[Collected data entries]
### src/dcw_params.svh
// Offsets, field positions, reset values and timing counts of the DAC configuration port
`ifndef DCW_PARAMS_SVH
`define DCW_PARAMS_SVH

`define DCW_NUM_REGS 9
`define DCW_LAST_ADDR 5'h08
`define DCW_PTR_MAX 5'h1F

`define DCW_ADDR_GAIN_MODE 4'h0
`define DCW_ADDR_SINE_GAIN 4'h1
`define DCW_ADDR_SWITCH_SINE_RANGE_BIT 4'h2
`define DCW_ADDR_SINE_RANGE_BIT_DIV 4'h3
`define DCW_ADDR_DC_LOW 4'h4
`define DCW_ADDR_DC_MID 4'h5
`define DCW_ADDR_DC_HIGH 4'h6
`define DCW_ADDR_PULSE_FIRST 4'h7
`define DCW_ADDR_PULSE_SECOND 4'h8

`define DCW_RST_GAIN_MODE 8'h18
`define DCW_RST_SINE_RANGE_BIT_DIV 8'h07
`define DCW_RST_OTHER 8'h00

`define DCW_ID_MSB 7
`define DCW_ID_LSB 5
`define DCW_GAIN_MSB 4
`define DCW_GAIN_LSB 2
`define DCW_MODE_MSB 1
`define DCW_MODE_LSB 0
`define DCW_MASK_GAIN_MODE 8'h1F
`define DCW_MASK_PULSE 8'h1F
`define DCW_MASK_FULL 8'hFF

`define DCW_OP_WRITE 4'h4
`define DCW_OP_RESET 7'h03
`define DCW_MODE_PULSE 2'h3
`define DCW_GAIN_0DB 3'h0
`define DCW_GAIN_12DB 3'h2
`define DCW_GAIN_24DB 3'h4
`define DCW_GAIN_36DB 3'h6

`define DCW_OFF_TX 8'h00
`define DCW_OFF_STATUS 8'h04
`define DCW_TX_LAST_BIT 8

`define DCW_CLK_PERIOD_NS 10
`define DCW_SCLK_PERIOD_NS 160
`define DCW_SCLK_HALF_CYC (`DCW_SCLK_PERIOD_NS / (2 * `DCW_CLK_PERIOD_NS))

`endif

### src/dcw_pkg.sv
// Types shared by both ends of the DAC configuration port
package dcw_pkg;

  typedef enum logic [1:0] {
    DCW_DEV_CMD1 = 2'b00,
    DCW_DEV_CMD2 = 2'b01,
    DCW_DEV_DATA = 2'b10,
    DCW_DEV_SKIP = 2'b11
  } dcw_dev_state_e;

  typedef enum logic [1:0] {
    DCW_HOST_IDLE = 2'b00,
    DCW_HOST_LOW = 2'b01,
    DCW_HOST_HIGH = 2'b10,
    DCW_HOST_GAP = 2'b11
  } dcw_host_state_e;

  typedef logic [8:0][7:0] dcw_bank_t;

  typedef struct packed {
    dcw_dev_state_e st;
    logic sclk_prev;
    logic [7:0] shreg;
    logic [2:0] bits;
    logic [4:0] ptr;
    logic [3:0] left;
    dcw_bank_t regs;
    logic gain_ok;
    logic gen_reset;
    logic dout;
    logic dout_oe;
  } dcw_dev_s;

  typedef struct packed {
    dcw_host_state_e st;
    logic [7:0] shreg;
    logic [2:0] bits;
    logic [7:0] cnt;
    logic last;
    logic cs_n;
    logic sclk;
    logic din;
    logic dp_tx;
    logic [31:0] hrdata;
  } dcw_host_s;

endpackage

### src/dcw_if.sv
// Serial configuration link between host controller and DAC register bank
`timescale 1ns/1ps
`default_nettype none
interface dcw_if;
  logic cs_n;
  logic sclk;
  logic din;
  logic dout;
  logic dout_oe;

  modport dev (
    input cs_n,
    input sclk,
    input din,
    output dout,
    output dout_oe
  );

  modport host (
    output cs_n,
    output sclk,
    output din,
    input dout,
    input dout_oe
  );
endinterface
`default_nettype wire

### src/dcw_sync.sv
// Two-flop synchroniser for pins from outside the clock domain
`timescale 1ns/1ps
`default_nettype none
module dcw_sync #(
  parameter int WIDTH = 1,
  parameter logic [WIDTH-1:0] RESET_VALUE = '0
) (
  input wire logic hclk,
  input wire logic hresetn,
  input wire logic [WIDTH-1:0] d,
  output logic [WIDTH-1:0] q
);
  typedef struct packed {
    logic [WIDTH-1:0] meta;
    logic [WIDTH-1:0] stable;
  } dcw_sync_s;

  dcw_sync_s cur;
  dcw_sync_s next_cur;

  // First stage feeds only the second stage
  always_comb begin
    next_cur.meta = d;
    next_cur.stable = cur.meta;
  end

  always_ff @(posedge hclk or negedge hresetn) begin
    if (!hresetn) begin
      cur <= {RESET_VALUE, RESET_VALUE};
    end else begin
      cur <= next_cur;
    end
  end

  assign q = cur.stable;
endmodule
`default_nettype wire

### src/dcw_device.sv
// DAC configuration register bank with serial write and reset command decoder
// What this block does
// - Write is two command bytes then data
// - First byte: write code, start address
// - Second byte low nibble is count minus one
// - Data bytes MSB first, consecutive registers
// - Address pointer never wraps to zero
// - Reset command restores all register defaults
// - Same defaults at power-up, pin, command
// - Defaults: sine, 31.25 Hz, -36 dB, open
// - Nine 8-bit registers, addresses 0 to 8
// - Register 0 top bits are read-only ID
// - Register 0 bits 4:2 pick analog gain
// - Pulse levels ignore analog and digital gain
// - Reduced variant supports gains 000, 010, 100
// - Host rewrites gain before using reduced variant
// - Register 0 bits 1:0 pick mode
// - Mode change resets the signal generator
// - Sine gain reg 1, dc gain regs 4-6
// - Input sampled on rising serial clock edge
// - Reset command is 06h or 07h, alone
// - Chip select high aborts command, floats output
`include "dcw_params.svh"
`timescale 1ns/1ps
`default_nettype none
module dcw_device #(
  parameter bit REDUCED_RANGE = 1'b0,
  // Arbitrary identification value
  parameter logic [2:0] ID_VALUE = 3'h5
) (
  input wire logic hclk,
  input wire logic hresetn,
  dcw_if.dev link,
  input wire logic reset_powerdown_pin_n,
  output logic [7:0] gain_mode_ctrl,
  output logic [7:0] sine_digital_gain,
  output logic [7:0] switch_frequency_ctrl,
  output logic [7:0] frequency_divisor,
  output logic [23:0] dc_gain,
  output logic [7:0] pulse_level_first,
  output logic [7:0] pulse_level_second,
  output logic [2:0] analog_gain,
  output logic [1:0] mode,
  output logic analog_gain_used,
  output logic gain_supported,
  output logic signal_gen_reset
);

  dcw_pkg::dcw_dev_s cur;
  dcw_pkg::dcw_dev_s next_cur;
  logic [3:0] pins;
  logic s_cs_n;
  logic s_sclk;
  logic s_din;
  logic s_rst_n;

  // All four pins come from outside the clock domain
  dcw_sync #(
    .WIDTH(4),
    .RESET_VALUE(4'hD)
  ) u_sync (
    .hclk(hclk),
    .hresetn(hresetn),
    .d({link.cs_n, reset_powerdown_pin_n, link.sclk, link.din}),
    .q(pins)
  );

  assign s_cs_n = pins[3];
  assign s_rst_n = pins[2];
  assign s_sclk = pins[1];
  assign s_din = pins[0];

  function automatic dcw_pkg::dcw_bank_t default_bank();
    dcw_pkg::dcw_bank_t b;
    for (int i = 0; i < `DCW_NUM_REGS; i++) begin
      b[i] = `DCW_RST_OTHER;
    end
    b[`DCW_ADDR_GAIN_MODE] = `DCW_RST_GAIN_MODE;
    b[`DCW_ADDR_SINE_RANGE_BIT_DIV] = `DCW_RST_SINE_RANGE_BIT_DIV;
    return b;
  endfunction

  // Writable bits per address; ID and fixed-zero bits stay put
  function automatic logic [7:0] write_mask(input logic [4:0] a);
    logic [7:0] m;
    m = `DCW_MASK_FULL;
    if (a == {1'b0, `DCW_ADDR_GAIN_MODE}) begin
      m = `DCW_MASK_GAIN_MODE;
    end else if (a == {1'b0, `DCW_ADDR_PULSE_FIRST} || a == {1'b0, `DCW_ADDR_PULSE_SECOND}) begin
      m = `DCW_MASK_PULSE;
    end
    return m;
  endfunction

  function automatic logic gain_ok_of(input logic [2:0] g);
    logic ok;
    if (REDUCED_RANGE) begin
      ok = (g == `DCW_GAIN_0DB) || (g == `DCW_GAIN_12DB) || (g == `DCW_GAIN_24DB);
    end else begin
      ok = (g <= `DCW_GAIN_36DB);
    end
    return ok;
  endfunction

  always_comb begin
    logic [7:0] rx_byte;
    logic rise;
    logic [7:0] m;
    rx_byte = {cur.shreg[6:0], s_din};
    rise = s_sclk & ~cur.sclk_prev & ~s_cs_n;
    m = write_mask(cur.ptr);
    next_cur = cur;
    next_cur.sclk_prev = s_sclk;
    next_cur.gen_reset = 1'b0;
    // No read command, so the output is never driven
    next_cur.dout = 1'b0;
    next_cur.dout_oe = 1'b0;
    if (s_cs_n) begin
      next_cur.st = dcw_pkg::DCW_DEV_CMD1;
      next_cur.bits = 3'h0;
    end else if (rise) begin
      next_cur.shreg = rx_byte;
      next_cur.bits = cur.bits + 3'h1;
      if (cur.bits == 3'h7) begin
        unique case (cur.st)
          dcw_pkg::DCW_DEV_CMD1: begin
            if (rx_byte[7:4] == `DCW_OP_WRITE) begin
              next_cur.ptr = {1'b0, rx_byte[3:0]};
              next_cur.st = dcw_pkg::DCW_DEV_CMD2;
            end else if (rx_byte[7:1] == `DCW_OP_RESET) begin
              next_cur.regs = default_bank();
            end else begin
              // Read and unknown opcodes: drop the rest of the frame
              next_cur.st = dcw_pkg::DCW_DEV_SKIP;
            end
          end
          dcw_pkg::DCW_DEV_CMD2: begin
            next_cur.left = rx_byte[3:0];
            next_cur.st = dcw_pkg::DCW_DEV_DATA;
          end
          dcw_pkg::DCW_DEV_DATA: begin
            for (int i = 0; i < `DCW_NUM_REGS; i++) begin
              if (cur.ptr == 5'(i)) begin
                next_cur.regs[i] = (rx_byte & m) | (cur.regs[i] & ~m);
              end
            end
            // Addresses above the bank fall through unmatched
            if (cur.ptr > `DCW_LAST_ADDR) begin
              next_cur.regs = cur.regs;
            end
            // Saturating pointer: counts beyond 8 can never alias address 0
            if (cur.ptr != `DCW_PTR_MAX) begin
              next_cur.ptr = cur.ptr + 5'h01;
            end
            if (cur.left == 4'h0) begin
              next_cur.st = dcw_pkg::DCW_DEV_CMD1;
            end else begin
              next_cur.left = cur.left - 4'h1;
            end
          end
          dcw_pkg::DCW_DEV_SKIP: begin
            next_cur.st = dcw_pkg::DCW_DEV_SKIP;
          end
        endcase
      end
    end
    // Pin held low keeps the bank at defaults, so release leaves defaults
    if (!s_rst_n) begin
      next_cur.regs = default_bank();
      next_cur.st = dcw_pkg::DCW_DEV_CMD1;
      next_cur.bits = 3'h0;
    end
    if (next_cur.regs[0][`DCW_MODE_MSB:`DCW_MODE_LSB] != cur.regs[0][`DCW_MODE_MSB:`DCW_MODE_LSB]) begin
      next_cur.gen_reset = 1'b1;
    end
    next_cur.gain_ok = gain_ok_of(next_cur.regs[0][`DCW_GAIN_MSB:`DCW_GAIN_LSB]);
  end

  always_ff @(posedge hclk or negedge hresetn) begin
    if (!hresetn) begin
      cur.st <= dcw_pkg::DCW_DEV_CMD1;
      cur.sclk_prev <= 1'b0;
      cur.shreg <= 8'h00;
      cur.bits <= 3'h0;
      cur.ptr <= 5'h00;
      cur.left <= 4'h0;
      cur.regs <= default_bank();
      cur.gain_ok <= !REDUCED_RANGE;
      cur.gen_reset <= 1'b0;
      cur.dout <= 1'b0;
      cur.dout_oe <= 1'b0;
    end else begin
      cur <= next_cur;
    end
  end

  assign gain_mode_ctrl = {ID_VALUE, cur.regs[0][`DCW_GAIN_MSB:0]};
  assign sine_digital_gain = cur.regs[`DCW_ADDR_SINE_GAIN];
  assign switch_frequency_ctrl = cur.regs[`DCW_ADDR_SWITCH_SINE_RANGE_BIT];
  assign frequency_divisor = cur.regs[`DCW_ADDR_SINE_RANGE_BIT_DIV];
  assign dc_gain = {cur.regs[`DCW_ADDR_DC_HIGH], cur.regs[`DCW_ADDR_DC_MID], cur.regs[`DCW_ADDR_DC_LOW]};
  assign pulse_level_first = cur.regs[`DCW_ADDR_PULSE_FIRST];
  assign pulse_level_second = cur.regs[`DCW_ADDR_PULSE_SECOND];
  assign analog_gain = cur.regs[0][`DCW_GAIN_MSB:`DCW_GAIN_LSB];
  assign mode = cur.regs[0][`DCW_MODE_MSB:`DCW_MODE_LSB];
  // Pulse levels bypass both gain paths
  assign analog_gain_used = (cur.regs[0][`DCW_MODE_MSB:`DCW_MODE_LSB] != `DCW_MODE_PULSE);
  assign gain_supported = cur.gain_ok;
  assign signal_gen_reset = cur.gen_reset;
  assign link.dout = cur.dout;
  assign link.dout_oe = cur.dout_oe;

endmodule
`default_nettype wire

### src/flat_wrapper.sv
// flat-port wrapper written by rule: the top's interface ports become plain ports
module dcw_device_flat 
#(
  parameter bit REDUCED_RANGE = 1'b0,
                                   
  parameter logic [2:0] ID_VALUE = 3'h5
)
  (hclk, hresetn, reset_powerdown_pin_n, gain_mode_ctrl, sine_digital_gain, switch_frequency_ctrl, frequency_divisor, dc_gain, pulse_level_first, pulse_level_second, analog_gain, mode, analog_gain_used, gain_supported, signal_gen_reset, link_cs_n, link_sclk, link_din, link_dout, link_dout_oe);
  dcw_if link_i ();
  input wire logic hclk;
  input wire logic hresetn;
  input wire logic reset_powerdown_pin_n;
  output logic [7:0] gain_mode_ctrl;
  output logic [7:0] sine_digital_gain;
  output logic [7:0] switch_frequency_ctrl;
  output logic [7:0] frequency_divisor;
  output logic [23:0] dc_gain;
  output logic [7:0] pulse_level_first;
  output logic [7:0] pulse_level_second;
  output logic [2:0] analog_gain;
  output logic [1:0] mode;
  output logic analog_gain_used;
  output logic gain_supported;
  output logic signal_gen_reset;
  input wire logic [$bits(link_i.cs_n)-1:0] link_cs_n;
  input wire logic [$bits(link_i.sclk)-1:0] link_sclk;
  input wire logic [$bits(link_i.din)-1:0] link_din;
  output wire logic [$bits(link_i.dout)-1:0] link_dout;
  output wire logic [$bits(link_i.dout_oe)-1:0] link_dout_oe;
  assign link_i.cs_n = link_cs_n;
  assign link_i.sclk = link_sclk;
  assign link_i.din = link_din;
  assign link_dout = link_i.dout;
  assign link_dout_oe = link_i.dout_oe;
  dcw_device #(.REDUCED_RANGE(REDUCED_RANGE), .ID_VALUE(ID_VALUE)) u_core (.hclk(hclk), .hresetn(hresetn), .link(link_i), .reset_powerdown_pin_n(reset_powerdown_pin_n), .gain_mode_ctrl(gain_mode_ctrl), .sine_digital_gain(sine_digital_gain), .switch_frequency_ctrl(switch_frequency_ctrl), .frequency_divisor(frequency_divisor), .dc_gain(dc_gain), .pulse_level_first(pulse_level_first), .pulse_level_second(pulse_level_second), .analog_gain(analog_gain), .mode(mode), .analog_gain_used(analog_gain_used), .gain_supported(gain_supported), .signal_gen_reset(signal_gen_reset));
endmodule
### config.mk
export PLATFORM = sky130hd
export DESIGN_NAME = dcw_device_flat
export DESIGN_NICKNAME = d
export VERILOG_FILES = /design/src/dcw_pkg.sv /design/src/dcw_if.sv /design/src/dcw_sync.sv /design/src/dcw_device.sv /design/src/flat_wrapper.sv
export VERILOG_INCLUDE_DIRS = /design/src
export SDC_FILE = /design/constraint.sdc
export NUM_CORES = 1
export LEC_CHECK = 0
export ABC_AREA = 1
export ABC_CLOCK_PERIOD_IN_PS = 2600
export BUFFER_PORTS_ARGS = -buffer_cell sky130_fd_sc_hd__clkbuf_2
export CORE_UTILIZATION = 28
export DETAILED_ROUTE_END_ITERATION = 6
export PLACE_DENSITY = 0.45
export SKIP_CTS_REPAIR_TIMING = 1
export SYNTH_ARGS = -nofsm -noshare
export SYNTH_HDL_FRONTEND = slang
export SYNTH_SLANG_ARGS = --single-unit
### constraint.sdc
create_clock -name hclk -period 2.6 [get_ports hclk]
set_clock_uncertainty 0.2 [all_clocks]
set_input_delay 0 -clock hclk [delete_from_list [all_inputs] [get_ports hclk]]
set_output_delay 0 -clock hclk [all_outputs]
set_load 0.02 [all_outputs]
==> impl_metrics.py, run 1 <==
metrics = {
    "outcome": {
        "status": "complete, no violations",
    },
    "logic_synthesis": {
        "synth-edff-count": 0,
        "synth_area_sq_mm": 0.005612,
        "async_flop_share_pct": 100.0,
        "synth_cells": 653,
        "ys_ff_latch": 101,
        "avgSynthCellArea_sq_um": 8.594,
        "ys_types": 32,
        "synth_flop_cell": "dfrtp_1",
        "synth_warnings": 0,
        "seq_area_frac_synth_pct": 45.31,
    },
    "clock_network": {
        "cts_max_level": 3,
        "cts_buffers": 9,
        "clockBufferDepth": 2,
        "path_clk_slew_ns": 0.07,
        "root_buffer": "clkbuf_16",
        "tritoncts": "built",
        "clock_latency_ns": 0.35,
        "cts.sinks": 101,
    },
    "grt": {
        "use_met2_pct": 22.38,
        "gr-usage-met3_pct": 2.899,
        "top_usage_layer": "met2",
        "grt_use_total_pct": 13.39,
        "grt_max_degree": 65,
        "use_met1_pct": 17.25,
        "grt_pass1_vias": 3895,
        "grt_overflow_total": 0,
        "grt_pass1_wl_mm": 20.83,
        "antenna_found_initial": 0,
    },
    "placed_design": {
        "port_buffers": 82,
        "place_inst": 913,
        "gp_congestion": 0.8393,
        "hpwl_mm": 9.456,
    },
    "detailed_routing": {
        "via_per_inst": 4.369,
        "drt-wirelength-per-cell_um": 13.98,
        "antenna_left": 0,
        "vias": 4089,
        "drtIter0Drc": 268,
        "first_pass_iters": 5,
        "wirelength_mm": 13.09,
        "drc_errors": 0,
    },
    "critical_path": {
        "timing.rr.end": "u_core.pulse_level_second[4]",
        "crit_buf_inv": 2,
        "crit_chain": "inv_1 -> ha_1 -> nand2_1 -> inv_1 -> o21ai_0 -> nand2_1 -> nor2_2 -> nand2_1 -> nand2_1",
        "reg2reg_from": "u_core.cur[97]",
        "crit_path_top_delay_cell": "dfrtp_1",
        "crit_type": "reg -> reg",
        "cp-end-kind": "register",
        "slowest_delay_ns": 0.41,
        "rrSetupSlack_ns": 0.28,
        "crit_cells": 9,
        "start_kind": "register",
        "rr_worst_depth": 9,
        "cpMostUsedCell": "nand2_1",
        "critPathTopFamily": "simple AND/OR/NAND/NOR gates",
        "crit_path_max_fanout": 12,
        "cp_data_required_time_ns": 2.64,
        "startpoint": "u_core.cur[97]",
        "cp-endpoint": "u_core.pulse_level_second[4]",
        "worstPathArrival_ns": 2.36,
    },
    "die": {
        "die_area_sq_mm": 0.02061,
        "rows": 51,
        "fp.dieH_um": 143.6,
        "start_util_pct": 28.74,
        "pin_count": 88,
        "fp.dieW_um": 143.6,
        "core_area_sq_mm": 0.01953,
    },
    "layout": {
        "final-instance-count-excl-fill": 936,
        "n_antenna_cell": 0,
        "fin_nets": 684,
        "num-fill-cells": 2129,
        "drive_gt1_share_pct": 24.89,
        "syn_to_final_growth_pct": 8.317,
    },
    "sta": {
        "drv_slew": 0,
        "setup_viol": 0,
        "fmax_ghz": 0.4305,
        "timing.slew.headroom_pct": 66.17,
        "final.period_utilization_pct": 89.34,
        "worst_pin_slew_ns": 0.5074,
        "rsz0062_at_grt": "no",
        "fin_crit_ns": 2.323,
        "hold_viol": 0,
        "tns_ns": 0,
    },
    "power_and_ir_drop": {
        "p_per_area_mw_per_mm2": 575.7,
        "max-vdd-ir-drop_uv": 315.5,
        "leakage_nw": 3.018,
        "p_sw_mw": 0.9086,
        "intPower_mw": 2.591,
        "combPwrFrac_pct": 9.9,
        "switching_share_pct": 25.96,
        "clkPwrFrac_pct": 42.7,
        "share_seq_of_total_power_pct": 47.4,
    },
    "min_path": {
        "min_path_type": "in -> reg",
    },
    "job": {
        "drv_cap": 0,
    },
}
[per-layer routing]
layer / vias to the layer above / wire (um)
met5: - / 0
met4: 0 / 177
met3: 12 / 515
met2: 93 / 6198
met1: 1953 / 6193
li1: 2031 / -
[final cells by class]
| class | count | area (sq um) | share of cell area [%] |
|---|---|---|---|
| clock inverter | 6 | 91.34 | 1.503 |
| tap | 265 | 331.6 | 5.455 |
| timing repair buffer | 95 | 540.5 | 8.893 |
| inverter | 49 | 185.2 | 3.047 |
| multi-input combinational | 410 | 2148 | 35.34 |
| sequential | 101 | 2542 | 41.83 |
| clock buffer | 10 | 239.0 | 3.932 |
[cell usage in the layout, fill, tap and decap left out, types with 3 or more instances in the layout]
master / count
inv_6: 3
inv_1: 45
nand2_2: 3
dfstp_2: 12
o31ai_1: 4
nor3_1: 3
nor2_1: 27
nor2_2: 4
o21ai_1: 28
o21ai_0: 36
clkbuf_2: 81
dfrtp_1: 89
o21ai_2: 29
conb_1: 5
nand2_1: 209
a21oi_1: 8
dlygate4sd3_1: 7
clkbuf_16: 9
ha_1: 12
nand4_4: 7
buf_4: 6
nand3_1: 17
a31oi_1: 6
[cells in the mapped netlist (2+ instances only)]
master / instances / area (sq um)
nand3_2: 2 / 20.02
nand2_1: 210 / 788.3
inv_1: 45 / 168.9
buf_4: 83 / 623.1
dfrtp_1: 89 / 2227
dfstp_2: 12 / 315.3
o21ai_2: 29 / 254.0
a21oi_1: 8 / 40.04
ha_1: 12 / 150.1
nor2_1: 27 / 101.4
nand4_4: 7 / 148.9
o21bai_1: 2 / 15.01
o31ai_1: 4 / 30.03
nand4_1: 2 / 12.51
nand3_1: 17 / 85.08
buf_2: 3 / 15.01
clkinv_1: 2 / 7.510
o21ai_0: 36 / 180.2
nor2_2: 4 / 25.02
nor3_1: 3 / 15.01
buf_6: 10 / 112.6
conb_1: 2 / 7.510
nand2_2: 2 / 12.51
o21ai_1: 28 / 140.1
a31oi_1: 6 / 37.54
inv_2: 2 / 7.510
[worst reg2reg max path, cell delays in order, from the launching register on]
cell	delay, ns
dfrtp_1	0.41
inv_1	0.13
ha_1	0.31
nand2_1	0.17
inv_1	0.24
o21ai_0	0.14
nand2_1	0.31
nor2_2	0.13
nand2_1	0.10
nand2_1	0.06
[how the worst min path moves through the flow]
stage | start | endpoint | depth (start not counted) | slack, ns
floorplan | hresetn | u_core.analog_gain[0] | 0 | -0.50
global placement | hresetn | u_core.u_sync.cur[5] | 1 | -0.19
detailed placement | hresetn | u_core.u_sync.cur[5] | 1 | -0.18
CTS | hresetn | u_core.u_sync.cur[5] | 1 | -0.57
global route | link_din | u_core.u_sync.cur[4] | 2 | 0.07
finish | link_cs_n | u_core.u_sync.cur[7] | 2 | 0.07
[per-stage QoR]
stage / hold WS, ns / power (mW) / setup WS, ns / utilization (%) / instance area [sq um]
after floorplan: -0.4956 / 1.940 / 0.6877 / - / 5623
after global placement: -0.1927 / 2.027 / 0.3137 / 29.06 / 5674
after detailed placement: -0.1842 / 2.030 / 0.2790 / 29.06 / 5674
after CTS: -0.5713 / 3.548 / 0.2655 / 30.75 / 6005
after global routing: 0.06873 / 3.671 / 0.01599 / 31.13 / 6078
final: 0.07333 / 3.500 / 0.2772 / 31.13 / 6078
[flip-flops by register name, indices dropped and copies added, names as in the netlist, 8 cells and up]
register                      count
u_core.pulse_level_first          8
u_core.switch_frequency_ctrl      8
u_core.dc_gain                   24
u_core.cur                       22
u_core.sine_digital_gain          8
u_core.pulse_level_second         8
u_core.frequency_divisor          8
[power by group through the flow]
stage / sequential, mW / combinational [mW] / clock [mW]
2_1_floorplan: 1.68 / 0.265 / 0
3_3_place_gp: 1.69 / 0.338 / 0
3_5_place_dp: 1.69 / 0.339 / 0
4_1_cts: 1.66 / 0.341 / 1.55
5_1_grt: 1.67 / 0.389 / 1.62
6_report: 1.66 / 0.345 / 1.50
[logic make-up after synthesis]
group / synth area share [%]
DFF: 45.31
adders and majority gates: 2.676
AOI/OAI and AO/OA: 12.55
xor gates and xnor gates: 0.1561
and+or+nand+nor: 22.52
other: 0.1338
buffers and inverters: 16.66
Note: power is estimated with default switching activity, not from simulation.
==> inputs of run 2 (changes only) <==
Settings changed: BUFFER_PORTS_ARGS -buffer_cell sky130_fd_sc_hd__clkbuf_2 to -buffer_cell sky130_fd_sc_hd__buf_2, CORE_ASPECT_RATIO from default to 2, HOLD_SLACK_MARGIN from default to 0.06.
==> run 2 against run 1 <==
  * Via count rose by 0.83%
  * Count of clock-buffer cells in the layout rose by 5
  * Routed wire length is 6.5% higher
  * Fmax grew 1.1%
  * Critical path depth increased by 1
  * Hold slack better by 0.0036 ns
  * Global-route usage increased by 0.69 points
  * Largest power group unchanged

--- Problem to work on ---
Would you output, from the records above, exactly the run of lines that starts at the line containing "clkbuf_2: 81" and ends at the line containing "nor3_1: 3 / 15.01", and only that run?

--- Exercise output ---
clkbuf_2: 81
dfrtp_1: 89
o21ai_2: 29
conb_1: 5
nand2_1: 209
a21oi_1: 8
dlygate4sd3_1: 7
clkbuf_16: 9
ha_1: 12
nand4_4: 7
buf_4: 6
nand3_1: 17
a31oi_1: 6
[cells in the mapped netlist (2+ instances only)]
master / instances / area (sq um)
nand3_2: 2 / 20.02
nand2_1: 210 / 788.3
inv_1: 45 / 168.9
buf_4: 83 / 623.1
dfrtp_1: 89 / 2227
dfstp_2: 12 / 315.3
o21ai_2: 29 / 254.0
a21oi_1: 8 / 40.04
ha_1: 12 / 150.1
nor2_1: 27 / 101.4
nand4_4: 7 / 148.9
o21bai_1: 2 / 15.01
o31ai_1: 4 / 30.03
nand4_1: 2 / 12.51
nand3_1: 17 / 85.08
buf_2: 3 / 15.01
clkinv_1: 2 / 7.510
o21ai_0: 36 / 180.2
nor2_2: 4 / 25.02
nor3_1: 3 / 15.01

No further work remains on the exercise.